Data for the task
### src/rtl/mmio_pkg.sv
// Shared types and default address map for the MMIO bus bridge.
// Latency: none; declarations only.
// Backpressure: none; declarations only.
package mmio_pkg;

  typedef enum logic [1:0] {
    ST_IDLE   = 2'd0,
    ST_ACCESS = 2'd1,
    ST_RESP   = 2'd2
  } state_t;

  // Default four-slave map: DRAM, 7-seg digits, LEDs, switches
  localparam logic [31:0] DRAM_BASE = 32'h0000_0000;
  localparam logic [31:0] DRAM_MASK = 32'hFFE0_0000;
  localparam logic [31:0] DIG_BASE  = 32'hFFFF_F000;
  localparam logic [31:0] DIG_MASK  = 32'hFFFF_FFF0;
  localparam logic [31:0] LED_BASE  = 32'hFFFF_F060;
  localparam logic [31:0] LED_MASK  = 32'hFFFF_FFF0;
  localparam logic [31:0] SW_BASE   = 32'hFFFF_F070;
  localparam logic [31:0] SW_MASK   = 32'hFFFF_FFF0;

  // Channel 0 sits in the least significant slice
  localparam logic [127:0] DEF_CH_BASE = {SW_BASE, LED_BASE, DIG_BASE, DRAM_BASE};
  localparam logic [127:0] DEF_CH_MASK = {SW_MASK, LED_MASK, DIG_MASK, DRAM_MASK};

  // Read data returned on any error completion
  localparam logic [31:0] ERR_RDATA = 32'h0000_0000;

  function automatic logic [15:0] sat_inc16(input logic [15:0] v);
    return (v == 16'hFFFF) ? v : v + 16'd1;
  endfunction

endpackage

### src/rtl/mmio_bus_bridge_if.sv
// CPU load/store port plus per-channel slave handshake, bundled for the bridge.
// Latency: wires only.
// Backpressure: cpu side waits on cpu_ready; slaves complete with ch_ack.
interface mmio_bus_bridge_if #(
  parameter int ADDR_W = 32,
  parameter int DATA_W = 32,
  parameter int N_CH   = 4
) ();

  logic                   cpu_req;
  logic                   cpu_we;
  logic [ADDR_W-1:0]      cpu_addr;
  logic [DATA_W-1:0]      cpu_wdata;
  logic [DATA_W/8-1:0]    cpu_wstrb;
  logic                   cpu_ready;
  logic [DATA_W-1:0]      cpu_rdata;
  logic                   cpu_err;
  logic [N_CH-1:0]        ch_sel;
  logic                   ch_we;
  logic [ADDR_W-1:0]      ch_addr;
  logic [DATA_W-1:0]      ch_wdata;
  logic [DATA_W/8-1:0]    ch_wstrb;
  logic [N_CH-1:0]        ch_ack;
  logic [N_CH*DATA_W-1:0] ch_rdata;

  // Environment side: CPU requests and slave responses
  modport master (
    output cpu_req, cpu_we, cpu_addr, cpu_wdata, cpu_wstrb, ch_ack, ch_rdata,
    input  cpu_ready, cpu_rdata, cpu_err, ch_sel, ch_we, ch_addr, ch_wdata, ch_wstrb
  );

  // Bridge side
  modport slave (
    input  cpu_req, cpu_we, cpu_addr, cpu_wdata, cpu_wstrb, ch_ack, ch_rdata,
    output cpu_ready, cpu_rdata, cpu_err, ch_sel, ch_we, ch_addr, ch_wdata, ch_wstrb
  );

endinterface

### src/rtl/mmio_addr_decoder.sv
// Address-map decoder: one-hot hit, hit index, miss flag and in-window offset.
// Latency: combinational.
// Backpressure: none.
module mmio_addr_decoder #(
  parameter int                     ADDR_W  = 32,
  parameter int                     N_CH    = 4,
  parameter int                     IDX_W   = 2,
  parameter logic [N_CH*ADDR_W-1:0] CH_BASE = '0,
  parameter logic [N_CH*ADDR_W-1:0] CH_MASK = '0
) (
  input  logic [ADDR_W-1:0] addr_i,
  output logic [N_CH-1:0]   hit_oh_o,
  output logic [IDX_W-1:0]  hit_idx_o,
  output logic              miss_o,
  output logic [ADDR_W-1:0] offset_o
);

  // Scan high to low so the lowest matching window overrides the rest
  always_comb begin
    hit_oh_o  = '0;
    hit_idx_o = '0;
    offset_o  = '0;
    for (int i = N_CH - 1; i >= 0; i--) begin
      if ((addr_i & CH_MASK[i*ADDR_W +: ADDR_W]) == CH_BASE[i*ADDR_W +: ADDR_W]) begin
        hit_oh_o    = '0;
        hit_oh_o[i] = 1'b1;
        hit_idx_o   = IDX_W'(i);
        offset_o    = addr_i & ~CH_MASK[i*ADDR_W +: ADDR_W];
      end
    end
    miss_o = ~|hit_oh_o;
  end

endmodule

### src/rtl/mmio_bus_bridge.sv
// CPU load/store to N_CH MMIO slaves; optional access timeout via BUS_TIMEOUT_EN.
// Latency: 2 cycles req-to-ready when unmapped, 2 + ack wait cycles when mapped.
// Backpressure: one access in flight; cpu_ready pulses once, slaves stall via ch_ack.
module mmio_bus_bridge
  import mmio_pkg::*;
#(
  parameter int                     ADDR_W  = 32,
  parameter int                     DATA_W  = 32,
  parameter int                     N_CH    = 4,
  parameter logic [N_CH*ADDR_W-1:0] CH_BASE = DEF_CH_BASE,
  parameter logic [N_CH*ADDR_W-1:0] CH_MASK = DEF_CH_MASK
`ifdef BUS_TIMEOUT_EN
  , parameter int                   TIMEOUT_CYC = 16
`endif
) (
  input  logic               clk,
  input  logic               rst,
  mmio_bus_bridge_if.slave   bus,
  output logic [15:0]        err_cnt
);

  localparam int IDX_W  = (N_CH > 1) ? $clog2(N_CH) : 1;
  localparam int STRB_W = DATA_W / 8;

  state_t              state_q, state_d;
  logic                we_q, we_d;
  logic [ADDR_W-1:0]   addr_q, addr_d;
  logic [DATA_W-1:0]   wdata_q, wdata_d;
  logic [STRB_W-1:0]   wstrb_q, wstrb_d;
  logic [N_CH-1:0]     sel_q, sel_d;
  logic [IDX_W-1:0]    idx_q, idx_d;
  logic                err_q, err_d;
  logic [DATA_W-1:0]   rdata_q, rdata_d;
  logic [15:0]         err_cnt_q, err_cnt_d;

  logic [N_CH-1:0]     dec_hit;
  logic [IDX_W-1:0]    dec_idx;
  logic                dec_miss;
  logic [ADDR_W-1:0]   dec_offset;
  logic                expired;

  mmio_addr_decoder #(
    .ADDR_W  (ADDR_W),
    .N_CH    (N_CH),
    .IDX_W   (IDX_W),
    .CH_BASE (CH_BASE),
    .CH_MASK (CH_MASK)
  ) u_dec (
    .addr_i    (bus.cpu_addr),
    .hit_oh_o  (dec_hit),
    .hit_idx_o (dec_idx),
    .miss_o    (dec_miss),
    .offset_o  (dec_offset)
  );

`ifdef BUS_TIMEOUT_EN
  localparam int TCNT_W = $clog2(TIMEOUT_CYC + 1);
  logic [TCNT_W-1:0] tcnt_q;

  // Count ACCESS cycles; restarts whenever the bridge leaves ACCESS
  always_ff @(posedge clk) begin
    if (rst || state_q != ST_ACCESS) tcnt_q <= '0;
    else                             tcnt_q <= tcnt_q + 1'b1;
  end

  assign expired = (state_q == ST_ACCESS) && (tcnt_q == TCNT_W'(TIMEOUT_CYC - 1));
`else
  assign expired = 1'b0;
`endif

  // State and latched request registers
  always_ff @(posedge clk) begin
    if (rst) begin
      state_q   <= ST_IDLE;
      we_q      <= 1'b0;
      addr_q    <= '0;
      wdata_q   <= '0;
      wstrb_q   <= '0;
      sel_q     <= '0;
      idx_q     <= '0;
      err_q     <= 1'b0;
      rdata_q   <= '0;
      err_cnt_q <= '0;
    end else begin
      state_q   <= state_d;
      we_q      <= we_d;
      addr_q    <= addr_d;
      wdata_q   <= wdata_d;
      wstrb_q   <= wstrb_d;
      sel_q     <= sel_d;
      idx_q     <= idx_d;
      err_q     <= err_d;
      rdata_q   <= rdata_d;
      err_cnt_q <= err_cnt_d;
    end
  end

  // Next-state: latch on request, wait for the selected ack (or expiry), respond once
  always_comb begin
    state_d   = state_q;
    we_d      = we_q;
    addr_d    = addr_q;
    wdata_d   = wdata_q;
    wstrb_d   = wstrb_q;
    sel_d     = sel_q;
    idx_d     = idx_q;
    err_d     = err_q;
    rdata_d   = rdata_q;
    err_cnt_d = err_cnt_q;
    case (state_q)
      ST_IDLE: begin
        if (bus.cpu_req) begin
          we_d    = bus.cpu_we;
          addr_d  = dec_offset;
          wdata_d = bus.cpu_wdata;
          wstrb_d = bus.cpu_wstrb;
          sel_d   = dec_hit;
          idx_d   = dec_idx;
          err_d   = dec_miss;
          if (dec_miss) begin
            if (!bus.cpu_we) rdata_d = DATA_W'(ERR_RDATA);
            state_d = ST_RESP;
          end else begin
            state_d = ST_ACCESS;
          end
        end
      end
      ST_ACCESS: begin
        if (|(bus.ch_ack & sel_q)) begin
          if (!we_q) rdata_d = bus.ch_rdata[int'(idx_q)*DATA_W +: DATA_W];
          state_d = ST_RESP;
        end else if (expired) begin
          err_d   = 1'b1;
          rdata_d = DATA_W'(ERR_RDATA);
          state_d = ST_RESP;
        end
      end
      ST_RESP: begin
        if (err_q) err_cnt_d = sat_inc16(err_cnt_q);
        state_d = ST_IDLE;
      end
      default: state_d = ST_IDLE;
    endcase
  end

  assign bus.cpu_ready = (state_q == ST_RESP);
  assign bus.cpu_err   = (state_q == ST_RESP) && err_q;
  assign bus.cpu_rdata = rdata_q;
  assign bus.ch_sel    = (state_q == ST_ACCESS) ? sel_q : '0;
  assign bus.ch_we     = (state_q == ST_ACCESS) && we_q;
  assign bus.ch_addr   = addr_q;
  assign bus.ch_wdata  = wdata_q;
  assign bus.ch_wstrb  = wstrb_q;
  assign err_cnt       = err_cnt_q;

endmodule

To do
Look through the entries above; copy every line holding the string "else".

Output of the task
    else                             tcnt_q <= tcnt_q + 1'b1;
`else
    end else begin
          end else begin
        end else if (expired) begin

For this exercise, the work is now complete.